Stand at the altar with the groom.

As an important member of the wedding party, a groomsman may also be asked to perform a reading during the ceremony.

Help corral the wedding party for photos during cocktail hour. 

We know, we know … once the ceremony wraps, it’s tempting to rush straight to the bar. But don’t give in! (At least not right away.) Help keep the wedding party together so you can push through portraits, and, if necessary, (politely) hold other guests at bay so the couple doesn’t become distracted from the task at hand.

Give a speech (if asked). 

At the wedding reception, this job is typically reserved for the best man. But if you’re asked to speak, do so! And if you’re not asked, do not grab the mic and give a speech anyways. Weddings run on tight schedules, and the disruption could mess up the flow of the evening.

Be the first on the dance floor. 

“Be those courageous people that are out on the dance floor when no one else wants to get out there,” says Roby. “And pull people up to dance with you.”

Tidy up the couples’ suite. 

When his couples hold their reception at the hotel where they’ll be spending the night, Roby encourages the groomsmen to steal away for a few minutes during the reception to tidy up the room. “Remove all the trash and food that may be in there, or ask room service to go,” he says.

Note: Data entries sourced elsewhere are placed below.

From an optimization exercise on the open Yosys and OpenROAD flow, aimed at small area, a short achievable clock period and few clock cycles; shortcuts taken in it are not production practice.
Only simulation tests tie the RTL to the original design; equivalence was not proved.
Power figures rest on the tool's default switching activity, not on a simulated workload.

==> job 3718: inputs <==
Design fbe, start of the top module:
module fbe (
    input  wire        clk,
    input  wire        rst,           
    input  wire        host_valid,
    output wire        host_ready,
    input  wire        host_write,
    input  wire [1:0]  host_size,     
    input  wire [15:0] host_addr,     
    input  wire [31:0] host_wdata,
    output reg         resp_valid,
    output reg  [31:0] resp_rdata,
    output reg         src_valid,
    output reg  [31:0] src_addr,
    input  wire        src_ready,
    input  wire [7:0]  src_data,
    output reg         sink_valid,
    output reg  [1:0]  sink_kind,     
    output reg  [7:0]  sink_data,
    input  wire        sink_ready
);
make LEC_CHECK=0 CAP_MARGIN=10 CELL_PAD_IN_SITES_DETAIL_PLACEMENT=1 CELL_PAD_IN_SITES_GLOBAL_PLACEMENT=2 CORE_MARGIN=2 CORE_UTILIZATION=20 CTS_CLUSTER_DIAMETER=80 CTS_CLUSTER_SIZE=40 PLACE_DENSITY=0.3 SLEW_MARGIN=10 finish   # period 16.0 ns
run.sh (not shown) runs the stock make flow with config.mk's settings and CLKGATE_MAP_FILE= SYNTH_SCRIPT=/design/flow/synth_recipe.tcl, a recipe that flattens the netlist after the stock synthesis.
==> job 8171 (differences from job 3718) <==
--- a/flow/design.v
+++ b/flow/design.v
@@ -421,15 +421,12 @@
         end else begin
             nst = st;
             resp_valid <= 1'b0;
             resp_rdata <= 32'd0;         
             if (st[S_IDLE]) begin
                 ac_lt <= (A < C);
-                bxl   <= (b_ae > W - 1) ? 6'd47 : b_ae[5:0];
-                bsk   <= b_sk;
-                bS    <= b_S;
                 b_clip <= b_clip_c;
                 bd_lt <= (B < D);
                 bc_lt <= (B < C);
                 hq_w  <= host_write;
                 hq_cmd <= host_write && (host_addr == 16'h0000) && (host_size == 2'd2);
                 hq_ok  <= !h_ill && !h_badm;
@@ -522,12 +519,15 @@
                                             nst = go(S_CW1);
                                         end
                                     end
                                     OP_BLIT: begin
                                         if (!b_clip) begin
                                             resp_valid <= 1'b0;
+                                            bxl <= (b_ae > W - 1) ? 6'd47 : b_ae[5:0];
+                                            bsk <= b_sk;
+                                            bS  <= b_S;
                                             p   <= A[17] ? b_negA : 16'd0;
                                             nst  = go(S_BSKIP);
                                         end
                                     end
                                     OP_PRESENT: begin
                                         resp_valid <= 1'b0;
==> job 2109 (differences from job 3718) <==
--- a/flow/design.v
+++ b/flow/design.v
@@ -84,13 +84,12 @@
     reg signed [15:0] p;
     reg signed [16:0] q;
     reg signed [19:0] e, g;          
     reg signed [17:0] ldx, ldy;
     reg signed [18:0] ldxy;          
     reg               lsx, lsy;
-    reg               lx0, ly0;      
     reg signed [17:0] cdab;          
     reg [5:0]  bx, bxl;              
     reg [2:0]  bkc, bnk;             
     reg signed [5:0] bp;             
     reg        blastm;               
     reg [13:0] bS, bSn;              
@@ -137,14 +136,12 @@
     wire signed [17:0] c_cr = c_fill ? A : B;    
     wire signed [17:0] c_u  = st[S_CW1] ? ca_s : cb_s;
     wire signed [17:0] c_v  = st[S_CW1] ? cb_s : ca_s;
     wire               lstep_x = ~e[19];
     wire               lstep_y = ~g[19];
     wire               l_end   = (p == arg1[15:0]) && (q[15:0] == arg1[31:16]);
-    wire               l_gone  = (p[15] && !lsx) || (!p[15] && (p > 16'sd47) && (lsx || lx0)) ||
-                                 (q[16] && !lsy) || (!q[16] && (q > 17'sd31) && (lsy || ly0));
     wire [19:0]        l_df    = ({20{lstep_x & ~lstep_y}} & {ldy[17], ldy, 1'b0}) |
                                  ({20{~lstep_x & lstep_y}} & {ldx[17], ldx, 1'b0}) |
                                  ({20{lstep_x & lstep_y}}  & {ldxy, 1'b0});
     wire signed [17:0] l_ddx   = C - A;
     wire signed [17:0] l_ddy   = D - B;
     wire signed [17:0] l_adx   = l_ddx[17] ? -l_ddx : l_ddx;
@@ -337,69 +334,12 @@
         if (st[S_BRUN] && b_fetch) begin
             bb  <= (b_colend && blastm) ? (src_data & b_lmask) : src_data;
             pbp <= bp;
         end
     end
     always @(posedge clk) begin
-        if (rst) begin
-            sink_valid <= 1'b0;
-            sink_kind  <= 2'd0;
-            sink_data  <= 8'd0;
-            rda_col    <= onehot(6'd0);
-            rda_strip  <= 2'd0;
-        end else if (st[S_PRES]) begin
-            if (sink_ready) begin
-                if (plast) begin
-                    sink_kind <= 2'd1;
-                    sink_data <= 8'd0;
-                end else begin
-                    sink_data <= rd_byte;
-                    plast     <= rda_col[W-1] && (rda_strip == 2'd3);
-                    if (rda_col[W-1]) begin
-                        rda_col   <= onehot(6'd0);
-                        rda_strip <= rda_strip + 2'd1;
-                    end else begin
-                        rda_col   <= {rda_col[W-2:0], rda_col[W-1]};
-                    end
-                end
-            end
-        end else if (st[S_FLUSH] || st[S_BLS]) begin
-            if (sink_ready) begin
-                sink_valid <= 1'b0;
-                sink_kind  <= 2'd0;
-                sink_data  <= 8'd0;
-            end
-        end else if (st[S_BL0]) begin
-            sink_valid <= 1'b1;
-            sink_kind  <= 2'd2;
-            sink_data  <= {7'd0, arg0[0]};
-        end else if (st[S_WIN0]) begin
-            rda_col   <= onehot(wi_col[5:0]);
-            rda_strip <= wi_strip;
-        end else if (st[S_WIN1]) begin
-            if (wk == ((wn == 2'd0) ? 2'd0 : (wn == 2'd1) ? 2'd1 : 2'd3)) begin
-                rda_col   <= onehot(6'd0);
-                rda_strip <= 2'd0;
-            end else begin
-                rda_col   <= {rda_col[W-2:0], rda_col[W-1]};
-            end
-        end else if (st[S_GETP2]) begin
-            rda_col   <= onehot(6'd0);
-            rda_strip <= 2'd0;
-        end else if (cmdw && hop == OP_PRESENT) begin
-            sink_valid <= 1'b1;
-            sink_kind  <= 2'd0;
-            sink_data  <= rd_byte;
-            rda_col    <= onehot(6'd1);
-            plast      <= 1'b0;
-        end else if (cmdw && hop == OP_GETPIXEL) begin
-            rda_col   <= onehot(arg0[5:0]);
-            rda_strip <= arg0[20:19];
-        end
-    end
-    always @(posedge clk) begin
         if (st[S_BRUN]) begin
             if (src_ready) src_addr <= b_sum;
         end else if (st[S_BSKIP]) begin
             if (p != 16'sd0) src_addr <= b_sum;
         end else if (st[S_IDLE]) begin
             src_addr <= b_sum;
@@ -415,21 +355,23 @@
             arg2       <= 32'd0;
             flags      <= 4'd0;
             bl         <= 1'b0;
             result     <= 1'b0;
             resp_valid <= 1'b0;
             src_valid  <= 1'b0;
+            sink_valid <= 1'b0;
+            sink_kind  <= 2'd0;
+            sink_data  <= 8'd0;
+            rda_col    <= onehot(6'd0);
+            rda_strip  <= 2'd0;
         end else begin
             nst = st;
             resp_valid <= 1'b0;
             resp_rdata <= 32'd0;         
             if (st[S_IDLE]) begin
                 ac_lt <= (A < C);
-                bxl   <= (b_ae > W - 1) ? 6'd47 : b_ae[5:0];
-                bsk   <= b_sk;
-                bS    <= b_S;
                 b_clip <= b_clip_c;
                 bd_lt <= (B < D);
                 bc_lt <= (B < C);
                 hq_w  <= host_write;
                 hq_cmd <= host_write && (host_addr == 16'h0000) && (host_size == 2'd2);
                 hq_ok  <= !h_ill && !h_badm;
@@ -437,14 +379,12 @@
                 hq_ad <= host_addr;
                 hq_wd <= host_wdata;
                 ldx  <= l_adx;
                 ldy  <= l_ady;
                 lsx  <= ~l_ddx[17] & (l_ddx != 0);
                 lsy  <= ~l_ddy[17] & (l_ddy != 0);
-                lx0  <= (l_ddx == 0);
-                ly0  <= (l_ddy == 0);
                 cdab <= -C;
                 bx   <= A[17] ? 6'd0 : arg0[5:0];
                 p    <= 16'sd0;
                 q    <= C[16:0];
                 e    <= 19'sd1 - C;
                 if (acc) begin
@@ -502,12 +442,14 @@
                                     OP_RECT: begin
                                         resp_valid <= 1'b0;
                                         nst         = go(S_RECT2);
                                     end
                                     OP_GETPIXEL: begin
                                         resp_valid <= 1'b0;
+                                        rda_col    <= onehot(arg0[5:0]);
+                                        rda_strip  <= arg0[20:19];
                                         nst         = go(S_GETP);
                                     end
                                     OP_LINE: begin
                                         resp_valid <= 1'b0;
                                         p    <= arg0[15:0];
                                         q    <= B[16:0];
@@ -522,18 +464,26 @@
                                             nst = go(S_CW1);
                                         end
                                     end
                                     OP_BLIT: begin
                                         if (!b_clip) begin
                                             resp_valid <= 1'b0;
+                                            bxl <= (b_ae > W - 1) ? 6'd47 : b_ae[5:0];
+                                            bsk <= b_sk;
+                                            bS  <= b_S;
                                             p   <= A[17] ? b_negA : 16'd0;
                                             nst  = go(S_BSKIP);
                                         end
                                     end
                                     OP_PRESENT: begin
                                         resp_valid <= 1'b0;
+                                        sink_valid <= 1'b1;
+                                        sink_kind  <= 2'd0;
+                                        sink_data  <= rd_byte;
+                                        rda_col    <= onehot(6'd1);
+                                        plast      <= 1'b0;
                                         nst         = go(S_PRES);
                                     end
                                     OP_BACKLIGHT: begin
                                         resp_valid <= 1'b0;
                                         nst         = go(S_BL0);
                                     end
@@ -542,22 +492,27 @@
                             end
                         end
                     endcase
                 end
             end
             if (st[S_WIN0]) begin
+                rda_col   <= onehot(wi_col[5:0]);
+                rda_strip <= wi_strip;
                 wk        <= 2'd0;
                 nst        = go(S_WIN1);
             end
             if (st[S_WIN1]) begin
                 hq_wd[8*wk +: 8] <= rd_byte;
                 wk      <= wk + 2'd1;
+                rda_col <= {rda_col[W-2:0], rda_col[W-1]};
                 if (wk == ((wn == 2'd0) ? 2'd0 : (wn == 2'd1) ? 2'd1 : 2'd3)) begin
                     resp_valid <= 1'b1;
                     resp_rdata <= (wn == 2'd0) ? {24'd0, rd_byte} :
                                   (wn == 2'd1) ? {16'd0, rd_byte, hq_wd[7:0]} : {rd_byte, hq_wd[23:0]};
+                    rda_col    <= onehot(6'd0);
+                    rda_strip  <= 2'd0;
                     nst         = go(S_IDLE);
                 end
             end
             if (st[S_GETP]) begin
                 hq_wd[31:24] <= rd_byte;
                 nst   = go(S_GETP2);
@@ -566,22 +521,53 @@
                 if (a_in) begin
                     result <= hq_wd[24 + arg0[18:16]];
                 end else begin
                     result   <= 1'b0;
                     flags[2] <= 1'b1;
                 end
+                rda_col    <= onehot(6'd0);
+                rda_strip  <= 2'd0;
                 resp_valid <= 1'b1;
                 nst         = go(S_IDLE);
             end
             if (st[S_FILL]) nst = go(S_DONE);
+            if (st[S_PST]) begin
+                sink_valid <= 1'b1;
+                sink_kind  <= 2'd0;
+                sink_data  <= rd_byte;
+                rda_col    <= onehot(6'd1);
+                plast      <= 1'b0;
+                nst         = go(S_PRES);
+            end
             if (st[S_BL0]) begin
                 bl         <= arg0[0];
+                sink_valid <= 1'b1;
+                sink_kind  <= 2'd2;
+                sink_data  <= {7'd0, arg0[0]};
                 nst         = go(S_BLS);
             end
-            if (st[S_PRES] && sink_ready && plast) nst = go(S_FLUSH);
+            if (st[S_PRES] && sink_ready) begin
+                if (plast) begin
+                    sink_kind <= 2'd1;
+                    sink_data <= 8'd0;
+                    nst        = go(S_FLUSH);
+                end else begin
+                    sink_data <= rd_byte;
+                    plast     <= rda_col[W-1] && (rda_strip == 2'd3);
+                    if (rda_col[W-1]) begin
+                        rda_col   <= onehot(6'd0);
+                        rda_strip <= rda_strip + 2'd1;
+                    end else begin
+                        rda_col   <= {rda_col[W-2:0], rda_col[W-1]};
+                    end
+                end
+            end
             if ((st[S_FLUSH] || st[S_BLS]) && sink_ready) begin
+                sink_valid <= 1'b0;
+                sink_kind  <= 2'd0;
+                sink_data  <= 8'd0;
                 resp_valid <= 1'b1;
                 nst         = go(S_IDLE);
             end
             if (st[S_RECT2]) nst = go(S_DONE);
             if (st[S_DONE]) begin
                 resp_valid <= 1'b1;
@@ -593,13 +579,13 @@
                 e    <= 2 * ldx + ldy;
                 g    <= -ldx - 2 * ldy;
                 ldxy <= ldx + ldy;
                 nst   = go(S_LINE);
             end
             if (st[S_LINE]) begin
-                if (l_end || l_gone) begin
+                if (l_end) begin
                     nst = go(S_DONE);
                 end else begin
                     e <= e + $signed(l_df);
                     g <= g - $signed(l_df);
                     if (lstep_x) p <= lsx ? p + 16'sd1 : p - 16'sd1;
                     if (lstep_y) q <= lsy ? q + 17'sd1 : q - 17'sd1;
- CAP_MARGIN: 10 -> 20
- CTS_CLUSTER_DIAMETER: 80 -> not set
- CTS_CLUSTER_SIZE: 40 -> not set
- SLEW_MARGIN: 10 -> 20
==> qor.yml <==
global_routing:
  grt_pass1_vias: 117000
drt:
  drt-initial-drc-count: 15000
worst_setup_path:
  crit_cells: 13
sta:
  slew_viol_final: 3
yosys:
  synthCells: 13700
  ys_top_cells_by_area: "dfxtp_1 32%, a21oi_1 8.8%, edfxtp_1 8.6%"
status:
  so_faults: "capacitance limit, slew limit"
  status: "failed layout checks"
run:
  drv_cap: 1
min_path:
  min_from: "arg1[29]$_SDFFE_PP0P_"
power:
  seq_power_share: 0.436
Source of the figures above: job 3718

Take gifts to a safe place. 

Bring them to the best man’s room, a parents’ room, or another secure location. That way, they’re taken care of but not taking up space in the couples’ room.

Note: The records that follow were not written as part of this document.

Background: an optimization exercise with open tools, aiming at small area, a short achievable clock period and few clock cycles per item. Do not read the settings as production practice.
RTL that was checked went through simulation tests only; none was proved equivalent to the original.

tundra:
==> flow/design.v <==
module frame_encoder #(
    parameter MAX_LEN = 64
) (
    input  wire       clk,
    input  wire       rst,
    input  wire       in_valid,
    output reg        in_ready,
    input  wire [7:0] in_data,
    input  wire       in_last,
    input  wire       in_corrupt,
    output reg        out_valid,
    input  wire       out_ready,
    output reg  [7:0] out_data,
    output reg        out_last
);
    localparam N  = 69;
    localparam PW = 7;
    localparam W_OPEN  = 3'd0;
    localparam W_CODE0 = 3'd1;
    localparam W_DATA  = 3'd2;
    localparam W_T1    = 3'd3;
    localparam W_T2    = 3'd4;
    localparam W_CLOSE = 3'd5;
    localparam R_OPEN  = 2'd0;
    localparam R_CODE0 = 2'd1;
    localparam R_BODY  = 2'd2;
    function [15:0] crc_step(input [15:0] c, input [7:0] b);
        reg [7:0] x;
        begin
            x = c[15:8] ^ b;
            x = x ^ (x >> 4);
            crc_step = (c << 8) ^ ({8'd0, x} << 12) ^ ({8'd0, x} << 5) ^ {8'd0, x};
        end
    endfunction
    reg  [7:0]   r_data [0:N-1];
    reg  [N-1:0] r_flag;
    reg  [PW-1:0] ic;         
    reg          init;        
    reg  [PW-1:0] w_wait;     
    reg  [PW-1:0] r_wait;     
    reg          w_turn;      
    reg          r_turn;      
    reg  [PW-1:0] cnt;        
    reg          c_zero;      
    reg          c_full;      
    reg          c_high;      
    reg          cons;        
    reg          h_valid;
    reg  [7:0]   h_data;
    reg          h_zero;
    reg          h_last;
    reg          h_corrupt;
    reg  [2:0]   w_state;
    reg  [15:0]  crc;
    reg          corrupt;     
    reg          lo_z, hi_z;  
    reg  [1:0]   r_state;
    wire out_free = !out_valid || out_ready;
    wire in_fire  = in_valid && in_ready;
    wire       t_hi   = (w_state == W_T1) ^ !corrupt;
    wire [7:0] t_byte = t_hi ? crc[15:8] : crc[7:0];
    wire       t_zero = t_hi ? hi_z : lo_z;
    wire w_src  = (w_state == W_OPEN || w_state == W_DATA) ? h_valid : 1'b1;
    wire write  = w_turn && !c_full && w_src;
    wire proc   = write && (w_state == W_DATA);    
    reg        w_flag;
    reg  [7:0] w_byte;
    always @* begin
        w_flag = 1'b0;
        w_byte = h_data;
        case (w_state)
            W_DATA:  w_flag = h_zero;
            W_T1, W_T2: begin
                w_flag = t_zero;
                w_byte = t_byte;
            end
            W_CLOSE: begin
                w_flag = 1'b1;
                w_byte = 8'd1;
            end
            default: ;
        endcase
    end
    reg  [2:0] w_state_n;
    always @* begin
        w_state_n = w_state;
        if (write) begin
            case (w_state)
                W_OPEN:  w_state_n = W_CODE0;
                W_CODE0: w_state_n = W_DATA;
                W_DATA:  if (h_last) w_state_n = W_T1;
                W_T1:    w_state_n = W_T2;
                W_T2:    w_state_n = W_CLOSE;
                default: w_state_n = W_OPEN;
            endcase
        end
    end
    wire       s_flag = r_flag[N-2];
    wire [7:0] s_byte = r_data[N-2];
    reg  [127:0] g;           
    reg          fv [0:7][0:127];
    reg  [6:0]   fi [0:7][0:127];
    integer l, k;
    always @* begin
        g = 128'd0;
        for (k = 1; k <= N - 3; k = k + 1)
            g[k] = r_flag[N-3-k];
        for (k = 0; k < 128; k = k + 1) begin
            fv[0][k] = g[k];
            fi[0][k] = 7'd0;
        end
        for (l = 1; l <= 7; l = l + 1)
            for (k = 0; k < (128 >> l); k = k + 1) begin
                fv[l][k] = fv[l-1][2*k] | fv[l-1][2*k+1];
                fi[l][k] = fv[l-1][2*k] ? fi[l-1][2*k]
                                        : (fi[l-1][2*k+1] | (7'd1 << (l-1)));
            end
    end
    reg        gap_found;     
    reg  [6:0] gap_near;      
    wire       found = gap_found || r_flag[0];
    wire [6:0] gap   = gap_found ? gap_near : N - 2;
    wire is_close  = s_flag && s_byte[0];
    wire need_code = (r_state == R_CODE0) || ((r_state == R_BODY) && s_flag && !s_byte[0]);
    wire consume   = r_turn && !c_zero && out_free && (!need_code || found);
    wire          c_up   = write && !consume;
    wire          c_down = !write && consume;
    wire [PW-1:0] cnt_p  = cnt + 1'b1;
    wire [PW-1:0] cnt_m  = cnt - 1'b1;
    wire [PW-1:0] cnt_n  = c_up ? cnt_p : c_down ? cnt_m : cnt;
    wire          zero_n = c_up ? 1'b0 : c_down ? (cnt_m == 0) : c_zero;
    wire          high_n = c_up ? (cnt_p == N - 1) : c_down ? (cnt_m == N - 1) : c_high;
    wire          empty    = c_zero && !write;
    wire [PW-1:0] w_wait_n = (empty || write) ? {PW{1'b0}} :
                             w_turn ? N - 1 : w_wait - 1'b1;
    wire [PW-1:0] r_wait_n = empty ? N - 1 :
                             consume ? {PW{1'b0}} :
                             r_turn ? N - 1 : r_wait - 1'b1;
    wire          w_turn_n = empty || write || (!w_turn && w_wait == 1);
    wire          r_turn_n = !empty && (consume || (!r_turn && r_wait == 1));
    wire          full_n   = c_up ? c_high : c_down ? 1'b0 : c_full;
    wire          h_valid_n = in_fire || (h_valid && !proc);
    wire          proc_n    = (w_state_n == W_DATA) && w_turn_n && !full_n;
    integer i;
    always @(posedge clk) begin
        for (i = 1; i < N; i = i + 1)
            r_data[i] <= r_data[i-1];
        r_data[0] <= write ? w_byte : r_data[N-1];
    end
    always @(posedge clk) begin
        r_flag <= {r_flag[N-2:0],
                   rst ? 1'b0 :
                   write ? w_flag : (r_flag[N-1] && !cons && !init)};
    end
    always @(posedge clk) begin
        if (rst) begin
            ic        <= 0;
            init      <= 1'b1;
            w_wait    <= 0;
            r_wait    <= N - 1;
            w_turn    <= 1'b1;
            r_turn    <= 1'b0;
            cnt       <= 0;
            c_zero    <= 1'b1;
            c_full    <= 1'b0;
            c_high    <= 1'b0;
            cons      <= 1'b0;
            h_valid   <= 1'b0;
            in_ready  <= 1'b1;
            w_state   <= W_OPEN;
            crc       <= 16'hFFFF;
            r_state   <= R_OPEN;
            out_valid <= 1'b0;
            out_data  <= 8'h00;
            out_last  <= 1'b0;
        end else begin
            if (init) ic <= ic + 1'b1;
            if (ic == N - 1) init <= 1'b0;
            w_wait  <= w_wait_n;
            r_wait  <= r_wait_n;
            w_turn  <= w_turn_n;
            r_turn  <= r_turn_n;
            cnt     <= cnt_n;
            c_zero  <= zero_n;
            c_full  <= full_n;
            c_high  <= high_n;
            cons    <= consume;
            gap_found <= fv[7][0];
            gap_near  <= fi[7][0];
            w_state <= w_state_n;
            if (in_ready) begin
                h_data    <= in_data;
                h_zero    <= (in_data == 8'h00);
                h_last    <= in_last;
                h_corrupt <= in_corrupt;
            end
            h_valid  <= h_valid_n;
            in_ready <= !h_valid_n || proc_n;
            if (proc) begin
                crc  <= crc_step(crc, h_data);
                lo_z <= (crc_step(crc, h_data) & 16'h00FF) == 16'h0000;
                hi_z <= (crc_step(crc, h_data) & 16'hFF00) == 16'h0000;
                if (h_last) corrupt <= h_corrupt;
            end
            if (write && w_state == W_CLOSE) crc <= 16'hFFFF;
            if (out_valid && out_ready) out_valid <= 1'b0;
            if (consume) begin
                out_valid <= 1'b1;
                out_last  <= 1'b0;
                case (r_state)
                    R_OPEN: begin
                        out_data <= 8'h00;
                        r_state  <= R_CODE0;
                    end
                    R_CODE0: begin
                        out_data <= {1'b0, gap};
                        r_state  <= R_BODY;
                    end
                    default: begin
                        if (!s_flag) begin
                            out_data <= s_byte;
                        end else if (is_close) begin
                            out_data <= 8'h00;
                            out_last <= 1'b1;
                            r_state  <= R_OPEN;
                        end else begin
                            out_data <= {1'b0, gap};
                        end
                    end
                endcase
            end
        end
    end
endmodule
Settings: LEC_CHECK=0, ABC_AREA=1, CAP_MARGIN=20, CORE_MARGIN=2, CORE_UTILIZATION=40, CTS_CLUSTER_DIAMETER=100, CTS_CLUSTER_SIZE=24, PLACE_DENSITY=0.6, SETUP_SLACK_MARGIN=3.5, SLEW_MARGIN=20; clock period 6.0 ns.
run.sh (not shown) runs the stock make flow with config.mk's settings and CLKGATE_MAP_FILE= SYNTH_SCRIPT=/design/flow/synth_recipe.tcl, a recipe that flattens the netlist after the stock synthesis.
Inputs modified between tundra and quartz:
--- a/flow/design.v
+++ b/flow/design.v
@@ -120,28 +120,22 @@
     reg  [6:0] gap_near;      
     wire       found = gap_found || r_flag[0];
     wire [6:0] gap   = gap_found ? gap_near : N - 2;
     wire is_close  = s_flag && s_byte[0];
     wire need_code = (r_state == R_CODE0) || ((r_state == R_BODY) && s_flag && !s_byte[0]);
     wire consume   = r_turn && !c_zero && out_free && (!need_code || found);
-    wire          c_up   = write && !consume;
-    wire          c_down = !write && consume;
-    wire [PW-1:0] cnt_p  = cnt + 1'b1;
-    wire [PW-1:0] cnt_m  = cnt - 1'b1;
-    wire [PW-1:0] cnt_n  = c_up ? cnt_p : c_down ? cnt_m : cnt;
-    wire          zero_n = c_up ? 1'b0 : c_down ? (cnt_m == 0) : c_zero;
-    wire          high_n = c_up ? (cnt_p == N - 1) : c_down ? (cnt_m == N - 1) : c_high;
+    wire [PW-1:0] cnt_n = cnt + write - consume;
     wire          empty    = c_zero && !write;
     wire [PW-1:0] w_wait_n = (empty || write) ? {PW{1'b0}} :
                              w_turn ? N - 1 : w_wait - 1'b1;
     wire [PW-1:0] r_wait_n = empty ? N - 1 :
                              consume ? {PW{1'b0}} :
                              r_turn ? N - 1 : r_wait - 1'b1;
     wire          w_turn_n = empty || write || (!w_turn && w_wait == 1);
     wire          r_turn_n = !empty && (consume || (!r_turn && r_wait == 1));
-    wire          full_n   = c_up ? c_high : c_down ? 1'b0 : c_full;
+    wire          full_n   = c_full ? !consume : (c_high && write && !consume);
     wire          h_valid_n = in_fire || (h_valid && !proc);
     wire          proc_n    = (w_state_n == W_DATA) && w_turn_n && !full_n;
     integer i;
     always @(posedge clk) begin
         for (i = 1; i < N; i = i + 1)
             r_data[i] <= r_data[i-1];
@@ -178,20 +172,20 @@
             if (ic == N - 1) init <= 1'b0;
             w_wait  <= w_wait_n;
             r_wait  <= r_wait_n;
             w_turn  <= w_turn_n;
             r_turn  <= r_turn_n;
             cnt     <= cnt_n;
-            c_zero  <= zero_n;
+            c_zero  <= (cnt_n == 0);
             c_full  <= full_n;
-            c_high  <= high_n;
+            c_high  <= (cnt_n == N - 1);
             cons    <= consume;
             gap_found <= fv[7][0];
             gap_near  <= fi[7][0];
             w_state <= w_state_n;
-            if (in_ready) begin
+            if (in_fire) begin
                 h_data    <= in_data;
                 h_zero    <= (in_data == 8'h00);
                 h_last    <= in_last;
                 h_corrupt <= in_corrupt;
             end
             h_valid  <= h_valid_n;
[summary]
Comparing quartz with tundra, the initial detailed-routing violation count came out essentially unchanged.
Higher cell count after synthesis was reported by tundra, not quartz.
Lower peak clock frequency supported by timing goes to quartz over tundra.
quartz was carried through to the last stage, and its layout satisfied the timing, DRC and antenna checks.
quartz vs tundra: aggregate routed wire length down in quartz
Total area of multi-input combinational cells, tundra and quartz, lower one = quartz.
The setup slack number comes out higher for tundra vs quartz.
met4 as the highest routed metal layer was reported by quartz, and met5 by tundra.
Testbench counts of quartz, summed over its fixed seeds: cycles 47,298, frames 1,200.
No functional check of the RTL was part of tundra.

afterwards: timing with drivers on the ports:
How much do the figures lean on ideal ports? The routed layouts below were timed once more, with nothing changed but the port constraints. Step 1, drivers: a clkbuf_16 drives clk and a buf_2 each remaining input, both assumed. Step 2 adds t to the input delays and takes it off the output delays; t is the mean of the earliest and latest rising clock arrival at the registers after step 1. Input paths then give back, and output paths get back, about the clock's delay inside the block. Slacks: no drivers / after step 1 / after step 2; pairs: no drivers / after step 1.
run	t, ns	setup WS [ns]	worst setup path after step 2	clock arrival spread, ns
tundra	0.575	3.587 / 3.537 / 3.091	input to register	0.018 / 0.017
quartz	0.612	3.476 / 3.495 / 2.883	input to register	0.020 / 0.020
After both steps setup and hold are still met in every run listed. For quartz, which loses most, drivers alone change the setup slack by +0.019 ns; drivers and shift together by -0.593 ns.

Groomsmen Duties After the Wedding

Knock on doors ahead of brunch the next day. 

The morning after a wedding can be rough, but if there’s a breakfast scheduled, it’s a groomsman’s duty to show up—and make sure others do the same. If necessary, head to the rooms of other important attendees who may be tempted to sleep through the event and make sure they get there on time as well.

Help load the car.

Take those gifts you stored in a safe place last night and get them into the proper vehicle. If the couple can’t fit everything in their car and you’re headed somewhere close by, offer to take a few with you.

Return any suit or tuxedo rentals. 

If it’s possible to put one or two groomsmen in charge of returning the whole lot, do so. If not, each groomsman is responsible for getting their own attire back to its original source. They’re also responsible for any damage or late fees incurred.

Check on the couples’ home while they head to their honeymoon. 

If the couple is heading out for their honeymoon the morning after the wedding, groomsmen that live close by should consider offering to take gifts or any other wedding-only essentials back to the couples’ house, and ensure that it’s securely locked up for the duration of the getaway.